Komponen autentikasi

Bagian ini berkaitan dengan aplikasi solusi Client .

Halaman yang dihasilkan oleh Authentication komponen (Pages/Authentication.razor) menentukan rute yang diperlukan untuk menangani tahap autentikasi yang berbeda.

Komponen RemoteAuthenticatorView :

• Disediakan oleh Microsoft.AspNetCore.Components.WebAssembly.Authentication paket.
• Mengelola tindakan yang sesuai pada setiap tahap autentikasi.

@page "/authentication/{action}"
@using Microsoft.AspNetCore.Components.WebAssembly.Authentication

<RemoteAuthenticatorView Action="@Action" />

@code {
    [Parameter]
    public string? Action { get; set; }
}

Note

Jenis referensi nullable (NRT) dan analisis statis status null oleh .NET compiler didukung di ASP.NET Core pada .NET 6 atau yang lebih baru. Sebelum rilis ASP.NET Core di .NET 6, string jenis muncul tanpa penunjukan jenis null (?).

Komponen FetchData

Bagian ini berkaitan dengan aplikasi solusi Client .

Komponen FetchData menunjukkan cara:

• Menyediakan token akses.
• Gunakan token akses untuk memanggil API sumber daya yang dilindungi di aplikasi Server .

Arahan @attribute [Authorize] menunjukkan sistem Blazor WebAssembly otorisasi bahwa pengguna harus diotorisasi untuk mengunjungi komponen ini. Kehadiran atribut di Client aplikasi tidak mencegah API di server dipanggil tanpa kredensial yang tepat. Aplikasi Server juga harus menggunakan [Authorize] pada titik akhir yang sesuai untuk melindunginya dengan benar.

IAccessTokenProvider.RequestAccessToken mengurus permintaan token akses yang dapat ditambahkan ke permintaan untuk memanggil API. Jika token di-cache atau layanan dapat menyediakan token akses baru tanpa interaksi pengguna, permintaan token berhasil. Jika tidak, permintaan token gagal dengan AccessTokenNotAvailableException, yang tertangkap dalam try-catch pernyataan.

Untuk mendapatkan token aktual untuk disertakan dalam permintaan, aplikasi harus memeriksa apakah permintaan berhasil dengan memanggil tokenResult.TryGetToken(out var token).

Jika permintaan berhasil, variabel token diisi dengan token akses. Properti AccessToken.Value token mengekspos string harfiah untuk disertakan Authorization dalam header permintaan.

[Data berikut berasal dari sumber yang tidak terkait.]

**config.mk**
```make
export PLATFORM = sky130hd
export DESIGN_NAME = neopixel_tx
export DESIGN_NICKNAME = d
export VERILOG_FILES = /design/src/rtl/neopixel_pkg.sv /design/src/rtl/neopixel_bit_timer.sv /design/src/rtl/reg_lib.sv /design/src/rtl/neopixel_tx.sv
export SDC_FILE = /design/constraint.sdc
export NUM_CORES = 1
export LEC_CHECK = 0
export BUFFER_PORTS_ARGS = -buffer_cell sky130_fd_sc_hd__buf_2
export CAP_MARGIN = 20
export CORE_UTILIZATION = 60
export CTS_CLUSTER_DIAMETER = 120
export DETAILED_ROUTE_END_ITERATION = 12
export GPL_TIMING_DRIVEN = 0
export PLACE_DENSITY = 0.93
export SETUP_SLACK_MARGIN = 0.3
export SLEW_MARGIN = 20
export SYNTH_ARGS = -nofsm -noshare
export SYNTH_HDL_FRONTEND = slang
export SYNTH_SLANG_ARGS = --single-unit
```
**constraint.sdc**
```tcl
create_clock -name clock -period 4.07 [get_ports clock]
set_input_delay 0 -clock clock [delete_from_list [all_inputs] [get_ports clock]]
set_output_delay 0 -clock clock [all_outputs]
set_load 0.1 [all_outputs]
```
**src/rtl/neopixel_pkg.sv**
```systemverilog
// neopixel_pkg
//   Shared definitions for the NeoPixel transmitter: the controller state
//   encoding, the pixel word width and the default bit/latch timing (in clock
//   cycles at 50 MHz).
package neopixel_pkg;

  typedef enum logic [1:0] {
    IDLE  = 2'd0,
    HIGH  = 2'd1,
    LOW   = 2'd2,
    LATCH = 2'd3
  } tx_state_t;

  localparam int PIXEL_WIDTH = 24;

  localparam int DEF_T0H    = 20;    // 0.4 us high time for a 0 bit
  localparam int DEF_T1H    = 40;    // 0.8 us high time for a 1 bit
  localparam int DEF_TBIT   = 63;    // 1.26 us full bit period
  localparam int DEF_TLATCH = 2600;  // 52 us low time that latches the LEDs

endpackage

```
**src/rtl/neopixel_bit_timer.sv**
```systemverilog
// bit_timer
//   Down-counting phase timer shared by every phase of the transmitter.
//   A phase of N cycles is started by loading N; done is high during the last
//   cycle of the phase (count == 1), which is when the controller decides the
//   next phase and reloads.
//   Ports:
//     clock    - rising-edge clock
//     reset_L  - asynchronous active-low reset, count forced to 0
//     load     - load load_val (has priority over en)
//     en       - count down by one (holds at 0)
//     load_val - phase length in cycles
//     done     - current cycle is the last of the phase
module bit_timer #(
  parameter int W = 12
) (
  input  logic         clock,
  input  logic         reset_L,
  input  logic         load,
  input  logic         en,
  input  logic [W-1:0] load_val,
  output logic         done
);

  logic [W-1:0] cnt_q, cnt_d;

  always_comb begin
    cnt_d = cnt_q;
    if (load)                  cnt_d = load_val;
    else if (en && cnt_q != '0) cnt_d = cnt_q - {{(W-1){1'b0}}, 1'b1};
  end

  always_ff @(posedge clock or negedge reset_L) begin
    if (!reset_L) cnt_q <= '0;
    else          cnt_q <= cnt_d;
  end

  assign done = (cnt_q == {{(W-1){1'b0}}, 1'b1});

endmodule

```
**src/rtl/reg_lib.sv**
```systemverilog
// lib_reg
//   Generic enabled register from the shared register library.
//   Ports:
//     clock    - rising-edge clock
//     reset_L  - asynchronous active-low reset, clears q
//     clear    - synchronous clear (has priority over en)
//     en       - load enable
//     d        - next value
//     q        - registered value
module lib_reg #(
  parameter int W = 8
) (
  input  logic         clock,
  input  logic         reset_L,
  input  logic         clear,
  input  logic         en,
  input  logic [W-1:0] d,
  output logic [W-1:0] q
);

  always_ff @(posedge clock or negedge reset_L) begin
    if (!reset_L)   q <= '0;
    else if (clear) q <= '0;
    else if (en)    q <= d;
  end

endmodule

```
**src/rtl/neopixel_tx.sv**
```systemverilog
// neopixel_tx
//   Serialises 24-bit GRB pixel words onto a single NeoPixel data line, MSB
//   first. Each bit is a fixed TBIT-cycle period: high for T1H (1) or T0H (0)
//   cycles, then low for the rest. A pixel flagged last is followed by TLATCH
//   low cycles. A new pixel may be accepted in the final cycle of a non-last
//   pixel so back-to-back pixels stream with no gap.
//   Ports:
//     clock       - rising-edge clock
//     reset_L     - asynchronous active-low reset, aborts any transfer
//     pixel_data  - GRB word, G[7] in bit 23
//     pixel_last  - pixel_data is the final pixel of a frame
//     pixel_valid - pixel_data/pixel_last are valid
//     pixel_ready - a pixel is accepted this cycle when valid
//     serial_out  - NeoPixel data line (registered)
//     busy        - controller is not idle
module neopixel_tx
  import neopixel_pkg::*;
#(
  parameter int T0H    = DEF_T0H,
  parameter int T1H    = DEF_T1H,
  parameter int TBIT   = DEF_TBIT,
  parameter int TLATCH = DEF_TLATCH
) (
  input  logic                   clock,
  input  logic                   reset_L,
  input  logic [PIXEL_WIDTH-1:0] pixel_data,
  input  logic                   pixel_last,
  input  logic                   pixel_valid,
  output logic                   pixel_ready,
  output logic                   serial_out,
  output logic                   busy
);

  localparam int CW = $clog2(((TBIT > TLATCH) ? TBIT : TLATCH) + 1);

  tx_state_t              state_q, state_d;
  logic [4:0]             idx_q, idx_d;
  logic                   last_q, last_d;
  logic                   serial_q;
  logic [PIXEL_WIDTH-1:0] shreg_q, shreg_d;
  logic                   shreg_en;
  logic                   tmr_load, tmr_done;
  logic [CW-1:0]          tmr_val;
  logic                   xfer;

  function automatic logic [CW-1:0] high_len(input logic b);
    return b ? CW'(T1H) : CW'(T0H);
  endfunction

  function automatic logic [CW-1:0] low_len(input logic b);
    return b ? CW'(TBIT - T1H) : CW'(TBIT - T0H);
  endfunction

  bit_timer #(.W(CW)) u_timer (
    .clock    (clock),
    .reset_L  (reset_L),
    .load     (tmr_load),
    .en       (busy),
    .load_val (tmr_val),
    .done     (tmr_done)
  );

  lib_reg #(.W(PIXEL_WIDTH)) u_shreg (
    .clock   (clock),
    .reset_L (reset_L),
    .clear   (1'b0),
    .en      (shreg_en),
    .d       (shreg_d),
    .q       (shreg_q)
  );

  always_comb begin
    // Ready in IDLE, and in the very last cycle of a non-last pixel so the
    // next pixel's first bit follows without a gap.
    pixel_ready = (state_q == IDLE) ||
                  ((state_q == LOW) && tmr_done && (idx_q == 5'd0) && !last_q);
    xfer        = pixel_valid && pixel_ready;

    state_d  = state_q;
    idx_d    = idx_q;
    last_d   = last_q;
    shreg_d  = shreg_q << 1;
    shreg_en = 1'b0;
    tmr_load = 1'b0;
    tmr_val  = '0;

    if (xfer) begin
      shreg_d  = pixel_data;
      shreg_en = 1'b1;
      last_d   = pixel_last;
      idx_d    = 5'd23;
      state_d  = HIGH;
      tmr_load = 1'b1;
      tmr_val  = high_len(pixel_data[PIXEL_WIDTH-1]);
    end else begin
      case (state_q)
        HIGH: begin
          if (tmr_done) begin
            state_d  = LOW;
            tmr_load = 1'b1;
            tmr_val  = low_len(shreg_q[PIXEL_WIDTH-1]);
          end
        end
        LOW: begin
          if (tmr_done) begin
            if (idx_q != 5'd0) begin
              // Next bit is one position down; it becomes the MSB after the shift.
              shreg_en = 1'b1;
              idx_d    = idx_q - 5'd1;
              state_d  = HIGH;
              tmr_load = 1'b1;
              tmr_val  = high_len(shreg_q[PIXEL_WIDTH-2]);
            end else if (last_q) begin
              state_d  = LATCH;
              tmr_load = 1'b1;
              tmr_val  = CW'(TLATCH);
            end else begin
              state_d  = IDLE;
            end
          end
        end
        LATCH: begin
          if (tmr_done) state_d = IDLE;
        end
        default: ;
      endcase
    end
  end

  always_ff @(posedge clock or negedge reset_L) begin
    if (!reset_L) begin
      state_q  <= IDLE;
      idx_q    <= 5'd23;
      last_q   <= 1'b0;
      serial_q <= 1'b0;
    end else begin
      state_q  <= state_d;
      idx_q    <= idx_d;
      last_q   <= last_d;
      serial_q <= (state_d == HIGH);
    end
  end

  assign serial_out = serial_q;
  assign busy       = (state_q != IDLE);

endmodule

```
==> summary.txt <==
Core Region: 4090 sq um
Final period util: 69.0%
Cell Pwr Density: 261 nW/um^2
Final Hold Fails: 0
Post-CTS setup buffer count: 0
CTS tree: yes
Number of global-route vias before repair: 2163
Die ar.: 4600 sq um
Layout Skew: 0.0239 ns
Final Util: 77.9%
Per-cell routed wire length: 17.2 um
Final Critical Period: 2.81 ns
CTS clk-pin slew, worst paths: 0.10 ns
Final max-slew violation count: 0
Syn nets: 316
Diodes inserted: 0
Worst-Margin Slew: 0.788 ns
Ys Warns: 0
Final wirelength: 6.74 mm
CP Launch Type: flop
Number of vias in the routed layout: 2421
Area post-placement: 2810 sq um
VDD IR-drop max: 0.000198 V
Die Wd: 67.8 um
TritonRoute pass-1 iters: 5
Peak Freq: 356 MHz
Overflow after GRT: 0
Top_reg_cell synth: dfrtp_1
Final Setup Violations: 0
Std-Cell Rows: 23
Layout area overhead: 22.4%
Worst R2R Path Depth: 8
CP Capture Type: output port
Hold worst-path end: u_shreg.q[23]
Max cap viols: 0
Gr usage total: 30.7%
First-pass GRT wire length: 10.3 mm
Clk buf depth: 2
Crit path DAT: 2.81 ns
Hold-critical path depth: 3
Min-delay src: pixel_data[23]
Unrepaired setup endpoints after global routing: no
Seq/Total Area, Yosys: 43.5%
H-tree levels: 2
Die Span Y: 67.8 um
Placer congestion estimate: 0.890
PortBufs: 30
Syn Std Cell Area: 2600 sq um
Post-DRT Antenna Nets: 0
Clock latency on the worst-skew pair: 0.31 ns
Distinct cells, synth: 50
Reg2reg setup slack: 1.34 ns
Slew HR: 47.0%
Initial core utilization: 63.7%
Outcome: finished, final reports clean
Via/cell ratio: 6.18
Ys async rst share: 100%
Initial antenna violation count: 0
Clk sink count: 45
Crit Path Class: flop to output port
Reg2reg end: u_timer.cnt_q[2]
EDFF count, synth: 0
Layout fillers: 256
Worst Hold Class: input port to flop
Share of cells above drive strength 1: 17.0%
DRC viols: 0
Synth Area per Inst: 9.32 sq um
Final cell area excluding filler cells: 3180 sq um
Flops & latches, synth: 45
# IOs: 31
Largest net degree at the start of global routing: 46
Req. time, crit path: 4.07 ns
DR iter-0 viols: 232
Syn Inst Count: 279
Leakage: 1.43 nW
CP max FO: 9
RR Startpoint: idx_q[0]
Setup TNS: 0 ns
# nets final: 378
Post-detail-place hpwl: 3.95 mm
Clock root cell: clkbuf_8
Num CTS Buffers: 5
worst max path at each step:
stage / cells past startpoint / start / slack, ns / to
floorplan: 3 / u_timer.cnt_q[9] / 0.59 / pixel_ready
global placement: 8 / idx_q[0] / 1.58 / u_timer.cnt_q[2]
detailed placement: 8 / idx_q[0] / 1.54 / u_timer.cnt_q[4]
CTS: 4 / u_timer.cnt_q[8] / 1.43 / pixel_ready
global route: 4 / u_timer.cnt_q[8] / 1.09 / pixel_ready
finish: 4 / u_timer.cnt_q[5] / 1.26 / pixel_ready
cell usage in the layout (no fill, tap or decap), types with 3 or more instances in the layout:
cell / count
a2111oi_0: 4
a211oi_1: 5
a21oi_1: 7
buf_2: 33
buf_4: 5
clkbuf_1: 9
clkbuf_8: 5
dfrtp_1: 41
dfstp_2: 4
dlygate4sd3_1: 25
ha_1: 9
inv_1: 11
mux2i_1: 22
nand2_1: 37
nand3_1: 12
nand4_1: 5
nor2_1: 16
nor3_1: 12
nor3b_1: 3
o211ai_1: 3
o21ai_0: 24
o21ai_1: 3
xnor2_1: 5
xor2_1: 4
power breakdown:
group          switching (mW)  total (mW)  internal [mW]
Sequential                  0       0.447          0.447
Combinational          0.0177      0.0430         0.0253
Clock                   0.157       0.341          0.184
Total                   0.174       0.831          0.657
timing repair:
item,CTS,global route
hold buffers,25,0
hold endpoints to repair,65,0
gates resized for setup,0,0
cell families after synthesis:
logic type,synth area share [%]
DFF,43.5
buffers and inverters,5.10
xor gates and xnor gates,3.03
muxes,8.47
AOI/OAI and AO/OA,15.2
adders and majority gates,4.33
and+or+nand+nor,20.3
stage by stage:
stage	hold WS, ns	power [mW]	cells	setup WS (ns)
after floorplan	-0.296	0.456	279	0.594
after global placement	0.197	0.478	359	1.58
after detailed placement	0.208	0.478	359	1.54
after CTS	0.0482	0.830	392	1.43
after global routing	0.0709	0.854	392	1.09
final	0.0859	0.831	392	1.26
worst max-delay path: stages, from the launching register on:
cell,delay [ns]
dfrtp_1,0.47
nor4_1,0.69
nand4_1,0.44
o31ai_1,0.40
buf_2,0.49
cell type report:
type                       count  area (sq um)  area share, %
buffer                        17          91.3           2.87
sequential                    45          1130           35.5
inverter                      11          41.3           1.30
tap                           50          62.6           1.96
clock buffer                   6          72.6           2.28
multi-input combinational    206          1340           42.2
timing repair buffer          55           403           12.7
clock inverter                 2          38.8           1.22
flip-flops by register name, summed over array words and instances (netlist names):
name	flops
idx_q	5
u_shreg.q	24
state_q	2
last_q	1
u_timer.cnt_q	12
serial_out	1
synth_stat cells (all sizes together), types with 3 or more instances:
cell	number	area [sq um]
a21oi	7	35.0
mux2i	22	220
buf	9	61.3
nor3b	3	22.5
ha	9	113
a2111oi	5	45.0
xor2	4	35.0
dfrtp	41	1030
dfstp	4	105
nor3	12	60.1
a211oi	5	37.5
o21ai	28	151
nor2	16	60.1
nand2	37	139
nand4	5	31.3
o211ai	3	22.5
inv	11	41.3
clkbuf	8	30.0
xnor2	5	43.8
nand3	13	70.1
or3	3	23.8
per-layer routing:
layer | vias to the layer above | wire [um] | track usage [%] | part of all wire [%]
met4 | 0 | 259 | 13.8 | 3.8
li1 | 1122 | - | - | -
met5 | - | 0 | 0 | 0
met3 | 31 | 405 | 5.67 | 6.0
met2 | 120 | 3430 | 52.4 | 51
met1 | 1148 | 2640 | 37.6 | 39
No activity file was read; power rests on OpenSTA's default activity.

Jika token tidak dapat disediakan tanpa interaksi pengguna yang mengakibatkan permintaan gagal:

• ASP.NET Core di .NET 7 atau yang lebih baru: Aplikasi menavigasi untuk AccessTokenResult.InteractiveRequestUrl menggunakan yang diberikan AccessTokenResult.InteractionOptions untuk memungkinkan refresh token akses.
• ASP.NET Core di .NET 6 atau yang lebih lama: Hasil token berisi URL pengalihan. Menavigasi ke URL ini membawa pengguna ke halaman masuk dan kembali ke halaman saat ini setelah autentikasi berhasil.

@page "/fetchdata"
@using Microsoft.AspNetCore.Authorization
@using Microsoft.AspNetCore.Components.WebAssembly.Authentication
@using {APP NAMESPACE}.Shared
@attribute [Authorize]
@inject HttpClient Http

...

@code {
    private WeatherForecast[] forecasts;

    protected override async Task OnInitializedAsync()
    {
        try
        {
            forecasts = await Http.GetFromJsonAsync<WeatherForecast[]>("WeatherForecast");
        }
        catch (AccessTokenNotAvailableException exception)
        {
            exception.Redirect();
        }
    }
}

Penggunaan penyewa Azure Active Directory B2C

Jika aplikasi terdaftar di sebuah penyewa Azure Active Directory B2C, seperti yang dijelaskan dalam Tutorial: Membuat penyewa Azure Active Directory B2C, tetapi mengikuti panduan dalam artikel ini, URI ID Aplikasi dikelola secara berbeda oleh ME-ID.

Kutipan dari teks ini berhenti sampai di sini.